*** The data Section Begins ***

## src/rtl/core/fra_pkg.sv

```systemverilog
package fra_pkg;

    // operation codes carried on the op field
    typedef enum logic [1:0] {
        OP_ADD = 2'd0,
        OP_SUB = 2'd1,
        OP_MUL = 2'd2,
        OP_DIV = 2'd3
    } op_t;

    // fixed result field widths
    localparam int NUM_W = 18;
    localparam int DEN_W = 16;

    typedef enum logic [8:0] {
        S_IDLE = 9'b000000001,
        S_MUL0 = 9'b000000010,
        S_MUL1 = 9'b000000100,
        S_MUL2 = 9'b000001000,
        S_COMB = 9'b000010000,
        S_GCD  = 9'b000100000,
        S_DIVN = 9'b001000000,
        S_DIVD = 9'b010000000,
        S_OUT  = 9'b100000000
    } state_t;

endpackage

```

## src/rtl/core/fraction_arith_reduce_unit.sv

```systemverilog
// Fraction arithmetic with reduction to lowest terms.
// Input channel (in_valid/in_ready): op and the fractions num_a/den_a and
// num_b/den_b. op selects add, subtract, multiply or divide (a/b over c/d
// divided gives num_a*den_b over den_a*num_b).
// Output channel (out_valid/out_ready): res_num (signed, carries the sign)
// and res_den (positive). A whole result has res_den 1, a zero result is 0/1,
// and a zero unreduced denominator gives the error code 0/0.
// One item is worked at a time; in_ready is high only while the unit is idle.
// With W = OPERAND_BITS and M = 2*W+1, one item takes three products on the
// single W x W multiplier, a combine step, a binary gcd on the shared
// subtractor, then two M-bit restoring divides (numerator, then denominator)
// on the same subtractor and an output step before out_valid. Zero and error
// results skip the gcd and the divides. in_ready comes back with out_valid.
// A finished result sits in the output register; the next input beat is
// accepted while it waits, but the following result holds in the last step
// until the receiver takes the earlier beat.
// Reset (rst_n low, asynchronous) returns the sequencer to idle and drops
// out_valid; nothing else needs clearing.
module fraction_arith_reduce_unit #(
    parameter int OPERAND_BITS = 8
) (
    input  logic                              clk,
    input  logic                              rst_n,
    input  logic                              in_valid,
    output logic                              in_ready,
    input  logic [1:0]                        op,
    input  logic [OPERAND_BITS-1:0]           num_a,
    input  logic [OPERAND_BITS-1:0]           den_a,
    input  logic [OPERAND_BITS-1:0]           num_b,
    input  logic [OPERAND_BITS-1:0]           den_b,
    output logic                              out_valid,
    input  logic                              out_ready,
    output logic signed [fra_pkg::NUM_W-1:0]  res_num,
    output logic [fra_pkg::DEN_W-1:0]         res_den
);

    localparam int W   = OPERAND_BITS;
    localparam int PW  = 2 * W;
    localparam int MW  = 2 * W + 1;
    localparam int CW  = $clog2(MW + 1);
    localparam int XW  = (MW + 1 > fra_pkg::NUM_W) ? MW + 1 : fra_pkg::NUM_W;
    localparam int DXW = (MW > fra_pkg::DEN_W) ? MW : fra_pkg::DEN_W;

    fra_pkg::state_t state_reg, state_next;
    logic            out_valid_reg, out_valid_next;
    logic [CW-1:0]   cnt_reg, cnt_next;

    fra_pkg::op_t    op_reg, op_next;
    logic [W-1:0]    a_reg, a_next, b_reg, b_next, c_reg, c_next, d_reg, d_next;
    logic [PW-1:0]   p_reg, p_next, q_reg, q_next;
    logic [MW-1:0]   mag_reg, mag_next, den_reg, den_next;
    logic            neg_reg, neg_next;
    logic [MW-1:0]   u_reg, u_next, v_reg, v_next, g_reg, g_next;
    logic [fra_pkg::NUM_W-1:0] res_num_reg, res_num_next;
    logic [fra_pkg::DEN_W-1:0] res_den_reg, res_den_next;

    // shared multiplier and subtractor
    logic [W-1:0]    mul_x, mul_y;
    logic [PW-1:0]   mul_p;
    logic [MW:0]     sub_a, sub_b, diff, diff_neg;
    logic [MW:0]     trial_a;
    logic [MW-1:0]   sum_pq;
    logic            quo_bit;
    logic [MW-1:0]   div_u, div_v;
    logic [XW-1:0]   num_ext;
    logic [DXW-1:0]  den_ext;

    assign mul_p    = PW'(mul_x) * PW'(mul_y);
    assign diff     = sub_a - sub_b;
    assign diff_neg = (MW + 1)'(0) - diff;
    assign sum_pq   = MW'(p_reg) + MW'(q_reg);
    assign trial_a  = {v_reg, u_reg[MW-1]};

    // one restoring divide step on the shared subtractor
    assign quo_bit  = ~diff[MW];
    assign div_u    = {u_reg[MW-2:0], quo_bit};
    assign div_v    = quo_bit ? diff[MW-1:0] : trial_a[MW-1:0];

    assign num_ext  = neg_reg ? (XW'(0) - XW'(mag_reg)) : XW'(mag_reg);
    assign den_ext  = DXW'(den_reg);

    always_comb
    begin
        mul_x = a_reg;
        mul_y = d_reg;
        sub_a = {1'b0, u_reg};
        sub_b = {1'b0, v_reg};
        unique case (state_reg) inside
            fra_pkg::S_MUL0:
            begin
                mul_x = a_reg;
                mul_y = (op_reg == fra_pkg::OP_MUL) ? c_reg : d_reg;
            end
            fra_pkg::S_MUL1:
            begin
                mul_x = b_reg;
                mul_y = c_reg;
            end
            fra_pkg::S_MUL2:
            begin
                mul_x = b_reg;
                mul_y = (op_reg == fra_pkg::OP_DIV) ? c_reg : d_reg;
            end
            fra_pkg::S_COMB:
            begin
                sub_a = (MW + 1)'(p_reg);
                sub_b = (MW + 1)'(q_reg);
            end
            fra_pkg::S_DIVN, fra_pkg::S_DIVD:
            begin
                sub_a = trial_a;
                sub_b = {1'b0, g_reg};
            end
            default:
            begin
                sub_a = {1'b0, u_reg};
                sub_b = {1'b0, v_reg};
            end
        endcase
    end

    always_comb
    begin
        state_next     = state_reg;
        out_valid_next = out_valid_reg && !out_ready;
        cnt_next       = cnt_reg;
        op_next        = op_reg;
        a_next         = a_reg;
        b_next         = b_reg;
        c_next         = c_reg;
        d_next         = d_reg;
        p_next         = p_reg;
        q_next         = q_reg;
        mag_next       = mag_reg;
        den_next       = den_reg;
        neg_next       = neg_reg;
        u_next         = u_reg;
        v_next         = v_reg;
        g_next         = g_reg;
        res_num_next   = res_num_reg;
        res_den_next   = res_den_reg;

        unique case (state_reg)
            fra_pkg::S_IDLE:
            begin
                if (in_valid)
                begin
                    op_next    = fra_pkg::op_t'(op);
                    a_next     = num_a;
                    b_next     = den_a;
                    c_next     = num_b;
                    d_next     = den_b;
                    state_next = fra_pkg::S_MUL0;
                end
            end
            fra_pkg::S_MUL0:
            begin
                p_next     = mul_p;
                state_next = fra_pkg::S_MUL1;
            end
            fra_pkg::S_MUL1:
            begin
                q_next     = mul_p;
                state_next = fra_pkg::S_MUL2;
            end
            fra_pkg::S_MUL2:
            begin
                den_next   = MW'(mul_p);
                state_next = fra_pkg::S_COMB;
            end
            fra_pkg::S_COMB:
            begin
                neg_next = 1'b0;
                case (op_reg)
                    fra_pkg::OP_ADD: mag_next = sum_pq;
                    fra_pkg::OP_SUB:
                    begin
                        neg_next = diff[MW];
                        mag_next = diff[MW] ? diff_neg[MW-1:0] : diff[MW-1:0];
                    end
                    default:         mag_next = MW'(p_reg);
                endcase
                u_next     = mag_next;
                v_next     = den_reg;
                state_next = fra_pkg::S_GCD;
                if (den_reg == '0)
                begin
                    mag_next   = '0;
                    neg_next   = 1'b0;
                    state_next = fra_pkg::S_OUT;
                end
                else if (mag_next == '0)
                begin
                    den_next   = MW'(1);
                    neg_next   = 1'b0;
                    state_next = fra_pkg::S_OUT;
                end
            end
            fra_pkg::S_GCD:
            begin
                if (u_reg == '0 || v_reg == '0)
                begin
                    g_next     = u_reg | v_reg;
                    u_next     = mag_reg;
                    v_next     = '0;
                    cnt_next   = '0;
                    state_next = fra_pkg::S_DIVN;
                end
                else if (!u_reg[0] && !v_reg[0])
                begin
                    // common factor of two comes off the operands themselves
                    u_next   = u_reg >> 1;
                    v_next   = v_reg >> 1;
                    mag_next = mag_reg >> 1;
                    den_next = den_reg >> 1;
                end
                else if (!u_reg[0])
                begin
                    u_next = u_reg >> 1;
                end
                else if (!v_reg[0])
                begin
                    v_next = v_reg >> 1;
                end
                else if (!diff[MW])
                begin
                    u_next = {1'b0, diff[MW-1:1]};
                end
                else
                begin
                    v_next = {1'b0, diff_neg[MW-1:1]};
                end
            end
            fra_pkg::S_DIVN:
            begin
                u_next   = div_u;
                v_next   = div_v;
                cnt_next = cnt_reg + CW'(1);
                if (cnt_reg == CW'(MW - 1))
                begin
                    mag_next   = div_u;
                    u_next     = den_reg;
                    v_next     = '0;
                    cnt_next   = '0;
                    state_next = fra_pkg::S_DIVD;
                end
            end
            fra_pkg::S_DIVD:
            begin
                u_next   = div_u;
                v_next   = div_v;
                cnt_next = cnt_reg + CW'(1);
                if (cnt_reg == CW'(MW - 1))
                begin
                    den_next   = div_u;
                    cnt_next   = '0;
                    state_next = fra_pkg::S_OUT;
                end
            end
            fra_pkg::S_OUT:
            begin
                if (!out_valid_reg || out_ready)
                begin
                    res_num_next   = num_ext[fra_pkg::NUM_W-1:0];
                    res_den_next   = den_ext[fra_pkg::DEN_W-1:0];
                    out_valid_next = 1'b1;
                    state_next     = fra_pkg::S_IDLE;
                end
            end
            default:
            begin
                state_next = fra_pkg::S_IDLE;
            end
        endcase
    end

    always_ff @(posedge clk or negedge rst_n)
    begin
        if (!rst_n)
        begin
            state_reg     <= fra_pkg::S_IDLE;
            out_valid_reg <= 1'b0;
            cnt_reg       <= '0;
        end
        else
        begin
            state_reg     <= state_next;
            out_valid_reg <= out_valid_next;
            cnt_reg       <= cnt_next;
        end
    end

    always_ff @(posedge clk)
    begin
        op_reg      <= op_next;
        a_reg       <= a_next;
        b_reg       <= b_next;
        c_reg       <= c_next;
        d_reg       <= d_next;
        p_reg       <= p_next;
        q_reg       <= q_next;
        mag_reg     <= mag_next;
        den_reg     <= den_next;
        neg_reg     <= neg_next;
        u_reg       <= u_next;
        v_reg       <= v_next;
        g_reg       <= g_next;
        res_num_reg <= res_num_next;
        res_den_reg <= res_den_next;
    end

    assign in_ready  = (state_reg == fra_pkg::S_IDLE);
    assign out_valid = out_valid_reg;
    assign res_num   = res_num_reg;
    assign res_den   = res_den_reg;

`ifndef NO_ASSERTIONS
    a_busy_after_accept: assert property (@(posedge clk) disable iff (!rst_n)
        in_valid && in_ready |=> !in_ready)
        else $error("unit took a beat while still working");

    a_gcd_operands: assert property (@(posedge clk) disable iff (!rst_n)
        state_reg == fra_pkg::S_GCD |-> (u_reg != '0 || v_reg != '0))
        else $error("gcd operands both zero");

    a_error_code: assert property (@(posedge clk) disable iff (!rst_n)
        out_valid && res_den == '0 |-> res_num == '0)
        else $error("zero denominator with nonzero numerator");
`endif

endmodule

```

*** The data Section Ends ***

» Task instructions:
Select the lines from the entries that include the word "beat".

» Task answer:
// A finished result sits in the output register; the next input beat is
// until the receiver takes the earlier beat.
        else $error("unit took a beat while still working");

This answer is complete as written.